Add option in data loader for out of order data #141833

michael-diggin · 2024-12-01T13:55:37Z

Facing a similar problem to the linked issue, where variable sized input data can mean that a handful of slow to process samples holds up smaller and faster to process samples from being used. This also leads to lower GPU utilization as well. In certain cases, e.g. evaluation epochs, inference pipelines or other cases where reproducibility isn't important, this can bring significant speed ups.

This PR adds an allow_out_of_order bool input to the DataLoader class, defaulting to false, which when set to true will returning data from workers in whatever order they are ready/processed in, rather in the strict index order.
Instead of storing data that was returned out of order, it is passed directly to the main thread and the entry in _task_info is deleted. The main changes are they to check that an entry in _task_info does exist, and only increasing self._rcvd_idx when the lowest index remaining gets returned.

Two tests are added to test this for iterable type datasets and index type datasets.

cc @andrewkho @divyanshk @ssnl @VitalyFedyunin @dzhulgakov

pytorch-bot · 2024-12-01T13:55:40Z

🔗 Helpful Links

🧪 See artifacts and rendered test results at hud.pytorch.org/pr/141833

📄 Preview Python docs built from this PR
📄 Preview C++ docs built from this PR
❓ Need help or want to give feedback on the CI? Visit the bot commands wiki or our office hours

Note: Links to docs will display an error until the docs builds have been completed.

✅ No Failures

As of commit f8a09cc with merge base 30d907c ():
💚 Looks good so far! There are no failures yet. 💚

This comment was automatically generated by Dr. CI and updates every 15 minutes.

andrewkho

Thanks for adding this feature! After a first pass it looks fine to me, just a couple of small changes/suggestions

torch/utils/data/dataloader.py

test/test_dataloader.py

torch/utils/data/dataloader.py

michael-diggin · 2024-12-02T23:24:39Z

Thanks for adding this feature! After a first pass it looks fine to me, just a couple of small changes/suggestions

Thanks for the quick review @andrewkho! I've made the changes you've suggested.

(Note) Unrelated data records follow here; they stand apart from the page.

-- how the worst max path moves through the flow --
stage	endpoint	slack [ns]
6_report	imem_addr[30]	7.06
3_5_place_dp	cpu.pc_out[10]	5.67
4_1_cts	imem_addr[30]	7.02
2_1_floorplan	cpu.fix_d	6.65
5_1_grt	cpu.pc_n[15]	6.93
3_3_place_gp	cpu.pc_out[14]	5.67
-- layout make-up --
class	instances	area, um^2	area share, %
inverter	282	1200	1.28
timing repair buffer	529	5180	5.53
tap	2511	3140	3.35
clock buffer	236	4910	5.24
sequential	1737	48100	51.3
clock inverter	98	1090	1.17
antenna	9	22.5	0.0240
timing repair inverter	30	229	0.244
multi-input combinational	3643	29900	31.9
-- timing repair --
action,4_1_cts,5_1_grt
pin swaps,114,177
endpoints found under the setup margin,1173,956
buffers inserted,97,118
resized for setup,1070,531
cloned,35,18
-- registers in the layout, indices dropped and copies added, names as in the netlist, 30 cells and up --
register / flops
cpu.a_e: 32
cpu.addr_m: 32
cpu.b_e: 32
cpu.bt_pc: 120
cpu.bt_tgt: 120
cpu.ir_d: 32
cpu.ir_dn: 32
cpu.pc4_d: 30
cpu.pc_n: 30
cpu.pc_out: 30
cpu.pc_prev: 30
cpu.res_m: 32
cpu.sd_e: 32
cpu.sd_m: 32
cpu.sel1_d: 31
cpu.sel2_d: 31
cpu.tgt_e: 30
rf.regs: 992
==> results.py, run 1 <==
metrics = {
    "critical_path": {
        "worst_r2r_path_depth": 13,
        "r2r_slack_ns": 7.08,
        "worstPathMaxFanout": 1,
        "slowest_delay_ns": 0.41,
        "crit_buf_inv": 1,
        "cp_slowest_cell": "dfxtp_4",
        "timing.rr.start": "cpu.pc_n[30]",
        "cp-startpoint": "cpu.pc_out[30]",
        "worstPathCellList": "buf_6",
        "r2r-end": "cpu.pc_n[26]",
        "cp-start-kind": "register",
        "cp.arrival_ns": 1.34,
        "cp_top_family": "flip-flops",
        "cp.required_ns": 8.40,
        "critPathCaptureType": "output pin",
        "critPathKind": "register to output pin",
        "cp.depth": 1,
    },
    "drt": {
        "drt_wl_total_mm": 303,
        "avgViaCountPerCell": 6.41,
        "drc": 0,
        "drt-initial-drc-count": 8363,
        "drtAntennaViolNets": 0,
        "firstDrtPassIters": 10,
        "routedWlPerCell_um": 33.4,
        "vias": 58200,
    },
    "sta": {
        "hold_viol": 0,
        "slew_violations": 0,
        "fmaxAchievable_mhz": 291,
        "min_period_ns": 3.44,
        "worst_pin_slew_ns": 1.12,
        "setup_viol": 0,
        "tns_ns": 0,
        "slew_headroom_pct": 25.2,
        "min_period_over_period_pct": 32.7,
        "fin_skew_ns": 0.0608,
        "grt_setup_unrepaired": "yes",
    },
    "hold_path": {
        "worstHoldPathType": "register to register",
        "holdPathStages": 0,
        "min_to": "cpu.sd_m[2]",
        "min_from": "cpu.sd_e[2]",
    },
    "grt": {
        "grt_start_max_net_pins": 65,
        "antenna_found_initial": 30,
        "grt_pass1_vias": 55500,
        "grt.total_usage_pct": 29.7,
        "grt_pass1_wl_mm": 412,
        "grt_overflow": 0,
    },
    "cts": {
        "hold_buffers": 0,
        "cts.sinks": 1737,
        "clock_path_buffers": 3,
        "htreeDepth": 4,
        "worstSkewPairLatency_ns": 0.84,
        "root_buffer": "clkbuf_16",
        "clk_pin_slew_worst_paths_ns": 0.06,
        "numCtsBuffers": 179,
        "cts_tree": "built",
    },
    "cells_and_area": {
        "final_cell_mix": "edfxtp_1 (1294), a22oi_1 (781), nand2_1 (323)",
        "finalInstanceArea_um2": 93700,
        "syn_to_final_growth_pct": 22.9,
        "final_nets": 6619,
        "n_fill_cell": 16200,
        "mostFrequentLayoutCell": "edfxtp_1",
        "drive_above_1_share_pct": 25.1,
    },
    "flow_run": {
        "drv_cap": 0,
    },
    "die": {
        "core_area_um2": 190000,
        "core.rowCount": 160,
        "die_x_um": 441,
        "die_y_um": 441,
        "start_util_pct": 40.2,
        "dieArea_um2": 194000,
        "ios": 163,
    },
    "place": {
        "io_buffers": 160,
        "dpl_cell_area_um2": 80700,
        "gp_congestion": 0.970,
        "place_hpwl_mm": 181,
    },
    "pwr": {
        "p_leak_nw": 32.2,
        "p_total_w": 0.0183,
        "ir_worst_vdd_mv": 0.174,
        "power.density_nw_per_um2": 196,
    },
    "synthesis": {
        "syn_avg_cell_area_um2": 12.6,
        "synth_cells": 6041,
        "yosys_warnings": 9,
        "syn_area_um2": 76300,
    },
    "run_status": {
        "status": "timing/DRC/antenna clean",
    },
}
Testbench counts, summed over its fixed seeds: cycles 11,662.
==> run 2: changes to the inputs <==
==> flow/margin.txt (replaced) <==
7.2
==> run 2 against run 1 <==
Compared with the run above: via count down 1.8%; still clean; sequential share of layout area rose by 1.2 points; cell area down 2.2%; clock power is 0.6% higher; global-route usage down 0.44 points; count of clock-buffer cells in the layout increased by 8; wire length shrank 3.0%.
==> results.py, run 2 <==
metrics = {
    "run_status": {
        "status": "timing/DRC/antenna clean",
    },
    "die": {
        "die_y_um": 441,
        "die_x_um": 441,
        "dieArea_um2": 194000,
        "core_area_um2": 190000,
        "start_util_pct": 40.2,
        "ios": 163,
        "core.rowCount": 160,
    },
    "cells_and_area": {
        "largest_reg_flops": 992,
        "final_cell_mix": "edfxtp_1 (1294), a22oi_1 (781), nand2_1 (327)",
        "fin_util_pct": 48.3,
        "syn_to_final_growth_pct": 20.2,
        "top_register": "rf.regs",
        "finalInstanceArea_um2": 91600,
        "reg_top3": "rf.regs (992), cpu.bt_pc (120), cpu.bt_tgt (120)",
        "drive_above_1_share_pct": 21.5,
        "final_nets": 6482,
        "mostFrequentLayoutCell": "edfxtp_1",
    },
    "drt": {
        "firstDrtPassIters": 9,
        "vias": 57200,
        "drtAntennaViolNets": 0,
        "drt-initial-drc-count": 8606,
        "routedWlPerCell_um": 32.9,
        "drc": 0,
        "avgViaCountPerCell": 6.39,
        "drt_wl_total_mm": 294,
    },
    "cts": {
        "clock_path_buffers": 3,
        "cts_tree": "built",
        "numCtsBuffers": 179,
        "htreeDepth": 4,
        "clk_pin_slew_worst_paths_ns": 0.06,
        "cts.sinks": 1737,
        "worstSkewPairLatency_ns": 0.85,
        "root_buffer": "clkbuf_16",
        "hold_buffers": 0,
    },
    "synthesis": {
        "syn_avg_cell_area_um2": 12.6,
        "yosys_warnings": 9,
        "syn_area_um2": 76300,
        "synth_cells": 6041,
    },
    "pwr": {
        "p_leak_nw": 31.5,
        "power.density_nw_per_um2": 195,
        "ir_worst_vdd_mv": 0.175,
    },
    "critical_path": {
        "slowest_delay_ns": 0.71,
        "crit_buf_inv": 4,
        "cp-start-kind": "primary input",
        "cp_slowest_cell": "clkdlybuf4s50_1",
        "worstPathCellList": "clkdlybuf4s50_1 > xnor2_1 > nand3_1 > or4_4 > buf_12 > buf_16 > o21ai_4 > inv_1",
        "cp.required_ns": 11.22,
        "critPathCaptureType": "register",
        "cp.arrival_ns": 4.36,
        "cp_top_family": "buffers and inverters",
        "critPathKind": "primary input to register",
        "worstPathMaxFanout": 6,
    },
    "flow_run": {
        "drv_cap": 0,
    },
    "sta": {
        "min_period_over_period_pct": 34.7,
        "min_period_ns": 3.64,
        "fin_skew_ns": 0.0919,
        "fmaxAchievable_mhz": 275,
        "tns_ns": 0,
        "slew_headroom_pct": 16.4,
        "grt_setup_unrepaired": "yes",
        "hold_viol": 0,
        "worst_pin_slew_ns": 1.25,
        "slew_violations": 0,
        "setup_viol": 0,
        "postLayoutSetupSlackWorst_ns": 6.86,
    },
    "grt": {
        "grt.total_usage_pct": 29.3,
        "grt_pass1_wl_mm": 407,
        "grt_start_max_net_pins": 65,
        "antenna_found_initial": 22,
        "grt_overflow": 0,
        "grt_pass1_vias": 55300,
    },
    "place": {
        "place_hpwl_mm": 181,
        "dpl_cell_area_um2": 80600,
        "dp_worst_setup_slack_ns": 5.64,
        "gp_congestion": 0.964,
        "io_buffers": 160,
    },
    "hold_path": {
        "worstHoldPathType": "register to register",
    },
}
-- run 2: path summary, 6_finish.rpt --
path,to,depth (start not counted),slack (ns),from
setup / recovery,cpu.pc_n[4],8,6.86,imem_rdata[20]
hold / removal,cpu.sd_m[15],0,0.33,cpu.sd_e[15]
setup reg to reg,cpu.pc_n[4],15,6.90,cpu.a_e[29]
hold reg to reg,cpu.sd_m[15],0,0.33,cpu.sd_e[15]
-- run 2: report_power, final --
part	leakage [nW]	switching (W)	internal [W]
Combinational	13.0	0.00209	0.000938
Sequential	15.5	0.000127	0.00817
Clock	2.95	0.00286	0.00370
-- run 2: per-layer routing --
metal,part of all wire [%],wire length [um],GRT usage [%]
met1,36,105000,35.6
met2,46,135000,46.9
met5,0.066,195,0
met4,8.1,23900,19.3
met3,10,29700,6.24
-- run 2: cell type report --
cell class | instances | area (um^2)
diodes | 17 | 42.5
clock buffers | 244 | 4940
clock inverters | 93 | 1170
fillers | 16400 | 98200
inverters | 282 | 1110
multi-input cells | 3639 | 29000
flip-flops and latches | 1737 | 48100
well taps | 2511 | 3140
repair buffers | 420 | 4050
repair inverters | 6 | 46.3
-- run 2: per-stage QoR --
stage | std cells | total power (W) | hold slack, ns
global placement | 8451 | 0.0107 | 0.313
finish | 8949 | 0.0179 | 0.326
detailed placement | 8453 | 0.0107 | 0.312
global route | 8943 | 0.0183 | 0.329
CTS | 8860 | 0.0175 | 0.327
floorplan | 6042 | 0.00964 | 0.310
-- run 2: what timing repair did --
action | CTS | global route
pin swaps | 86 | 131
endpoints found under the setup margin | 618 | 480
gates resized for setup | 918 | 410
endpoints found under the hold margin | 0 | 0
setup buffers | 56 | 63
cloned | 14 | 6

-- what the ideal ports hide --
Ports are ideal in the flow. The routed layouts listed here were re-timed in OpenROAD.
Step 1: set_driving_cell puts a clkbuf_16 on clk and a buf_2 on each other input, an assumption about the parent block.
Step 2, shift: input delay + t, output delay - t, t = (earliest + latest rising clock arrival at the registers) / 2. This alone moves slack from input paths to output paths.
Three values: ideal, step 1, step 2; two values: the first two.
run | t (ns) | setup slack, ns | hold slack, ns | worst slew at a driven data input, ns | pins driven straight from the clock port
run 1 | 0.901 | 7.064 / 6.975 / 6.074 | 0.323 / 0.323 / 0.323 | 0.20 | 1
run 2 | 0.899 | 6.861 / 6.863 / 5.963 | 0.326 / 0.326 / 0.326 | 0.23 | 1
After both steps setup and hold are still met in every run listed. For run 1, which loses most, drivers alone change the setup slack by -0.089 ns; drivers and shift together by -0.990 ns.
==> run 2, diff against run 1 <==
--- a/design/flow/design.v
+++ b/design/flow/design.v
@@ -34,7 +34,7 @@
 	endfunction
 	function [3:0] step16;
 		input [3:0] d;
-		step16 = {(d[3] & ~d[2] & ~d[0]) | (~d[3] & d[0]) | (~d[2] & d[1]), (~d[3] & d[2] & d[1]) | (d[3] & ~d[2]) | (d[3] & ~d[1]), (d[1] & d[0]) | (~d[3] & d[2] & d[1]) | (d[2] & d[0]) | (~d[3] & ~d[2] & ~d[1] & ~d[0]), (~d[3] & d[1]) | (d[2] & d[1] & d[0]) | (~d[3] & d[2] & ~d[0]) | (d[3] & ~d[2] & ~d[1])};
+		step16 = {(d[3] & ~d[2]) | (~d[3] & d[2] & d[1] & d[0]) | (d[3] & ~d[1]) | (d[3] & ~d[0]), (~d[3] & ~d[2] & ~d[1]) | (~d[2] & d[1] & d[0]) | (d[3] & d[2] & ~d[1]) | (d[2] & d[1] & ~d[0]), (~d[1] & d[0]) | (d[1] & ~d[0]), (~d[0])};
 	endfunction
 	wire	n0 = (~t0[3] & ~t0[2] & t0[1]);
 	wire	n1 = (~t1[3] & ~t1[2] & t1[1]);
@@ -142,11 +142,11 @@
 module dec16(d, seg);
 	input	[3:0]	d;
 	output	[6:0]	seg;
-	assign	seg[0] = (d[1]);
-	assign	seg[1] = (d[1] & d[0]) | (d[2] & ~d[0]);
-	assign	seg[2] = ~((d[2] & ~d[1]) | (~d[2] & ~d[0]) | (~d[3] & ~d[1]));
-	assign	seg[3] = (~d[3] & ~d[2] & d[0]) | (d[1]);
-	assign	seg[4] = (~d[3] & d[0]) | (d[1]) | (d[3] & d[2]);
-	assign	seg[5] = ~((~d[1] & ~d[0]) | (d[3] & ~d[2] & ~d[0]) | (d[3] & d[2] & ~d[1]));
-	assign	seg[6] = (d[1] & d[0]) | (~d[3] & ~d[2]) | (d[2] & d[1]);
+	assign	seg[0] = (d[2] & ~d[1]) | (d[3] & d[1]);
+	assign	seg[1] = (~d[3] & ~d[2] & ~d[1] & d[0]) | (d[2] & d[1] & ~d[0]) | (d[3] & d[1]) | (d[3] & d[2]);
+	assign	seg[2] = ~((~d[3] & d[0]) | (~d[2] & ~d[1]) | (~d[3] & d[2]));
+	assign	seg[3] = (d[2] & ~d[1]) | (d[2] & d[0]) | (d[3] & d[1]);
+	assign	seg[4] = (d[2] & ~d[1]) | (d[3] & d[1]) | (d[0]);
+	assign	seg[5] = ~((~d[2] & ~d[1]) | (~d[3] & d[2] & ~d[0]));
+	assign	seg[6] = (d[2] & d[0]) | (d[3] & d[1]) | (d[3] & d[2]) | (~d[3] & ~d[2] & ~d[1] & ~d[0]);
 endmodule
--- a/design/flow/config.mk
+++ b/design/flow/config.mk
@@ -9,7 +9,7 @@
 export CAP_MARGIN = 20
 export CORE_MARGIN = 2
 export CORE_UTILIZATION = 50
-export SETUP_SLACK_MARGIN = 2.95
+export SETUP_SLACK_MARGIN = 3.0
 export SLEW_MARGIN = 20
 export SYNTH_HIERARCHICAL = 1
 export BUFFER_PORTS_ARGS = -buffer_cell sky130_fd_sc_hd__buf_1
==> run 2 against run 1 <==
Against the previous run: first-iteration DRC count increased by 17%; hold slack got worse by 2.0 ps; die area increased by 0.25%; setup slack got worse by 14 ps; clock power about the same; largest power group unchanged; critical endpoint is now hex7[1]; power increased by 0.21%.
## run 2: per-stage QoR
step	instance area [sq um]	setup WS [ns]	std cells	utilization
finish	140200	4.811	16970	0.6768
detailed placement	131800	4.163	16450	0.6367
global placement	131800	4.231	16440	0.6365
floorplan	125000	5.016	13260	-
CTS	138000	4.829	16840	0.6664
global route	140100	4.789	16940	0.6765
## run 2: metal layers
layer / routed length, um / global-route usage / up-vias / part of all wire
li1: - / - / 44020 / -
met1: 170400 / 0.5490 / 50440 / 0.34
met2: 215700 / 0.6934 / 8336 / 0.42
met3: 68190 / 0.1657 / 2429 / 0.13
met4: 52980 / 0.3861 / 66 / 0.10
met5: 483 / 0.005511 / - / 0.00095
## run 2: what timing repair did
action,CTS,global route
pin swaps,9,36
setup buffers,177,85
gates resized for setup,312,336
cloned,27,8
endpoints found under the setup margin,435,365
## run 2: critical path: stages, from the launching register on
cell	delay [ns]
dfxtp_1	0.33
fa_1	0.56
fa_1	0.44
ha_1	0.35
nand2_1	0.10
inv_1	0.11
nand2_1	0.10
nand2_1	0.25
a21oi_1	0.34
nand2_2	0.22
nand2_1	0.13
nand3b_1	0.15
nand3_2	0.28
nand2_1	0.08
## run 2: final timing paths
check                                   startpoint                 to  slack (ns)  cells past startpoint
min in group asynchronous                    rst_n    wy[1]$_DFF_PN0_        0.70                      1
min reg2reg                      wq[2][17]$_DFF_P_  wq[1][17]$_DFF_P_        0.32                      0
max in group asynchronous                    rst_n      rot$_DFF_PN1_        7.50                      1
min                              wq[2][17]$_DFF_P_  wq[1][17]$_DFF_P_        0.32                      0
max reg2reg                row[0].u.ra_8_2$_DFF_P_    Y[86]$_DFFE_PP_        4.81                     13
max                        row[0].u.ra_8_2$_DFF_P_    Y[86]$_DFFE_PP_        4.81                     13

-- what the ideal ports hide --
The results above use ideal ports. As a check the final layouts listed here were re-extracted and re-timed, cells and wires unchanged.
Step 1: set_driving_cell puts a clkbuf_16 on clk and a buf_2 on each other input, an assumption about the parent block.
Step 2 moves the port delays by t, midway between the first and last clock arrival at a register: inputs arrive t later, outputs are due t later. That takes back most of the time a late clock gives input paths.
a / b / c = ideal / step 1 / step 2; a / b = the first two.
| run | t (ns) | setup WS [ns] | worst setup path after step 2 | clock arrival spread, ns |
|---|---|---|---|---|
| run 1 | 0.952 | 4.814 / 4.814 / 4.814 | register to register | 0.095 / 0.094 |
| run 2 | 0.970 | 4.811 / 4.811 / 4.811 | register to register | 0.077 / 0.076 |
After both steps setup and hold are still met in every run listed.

andrewkho · 2024-12-03T18:13:11Z

torch/utils/data/dataloader.py

One potential issue here that occurred to me: since work is continuously being distributed to workers in round-robin fashion, we can hit a scenario where one slow or blocked worker can end up holding all the tasks, blocking other tasks from being scheduled.

As a follow up, when in_order is False, we should also distribute work to workers to keep them balanced since reproducibility is already given up in these scenarios.

Yep! That issue occurs currently with in_order=True I think (out of order tasks are buffered up instead of being given out)?
Would like this added as a warning, and fixed in a later PR, or fixed as part of this PR?
My guess would be to track the number of tasks given to each worker and check here if it's < the prefetch factor.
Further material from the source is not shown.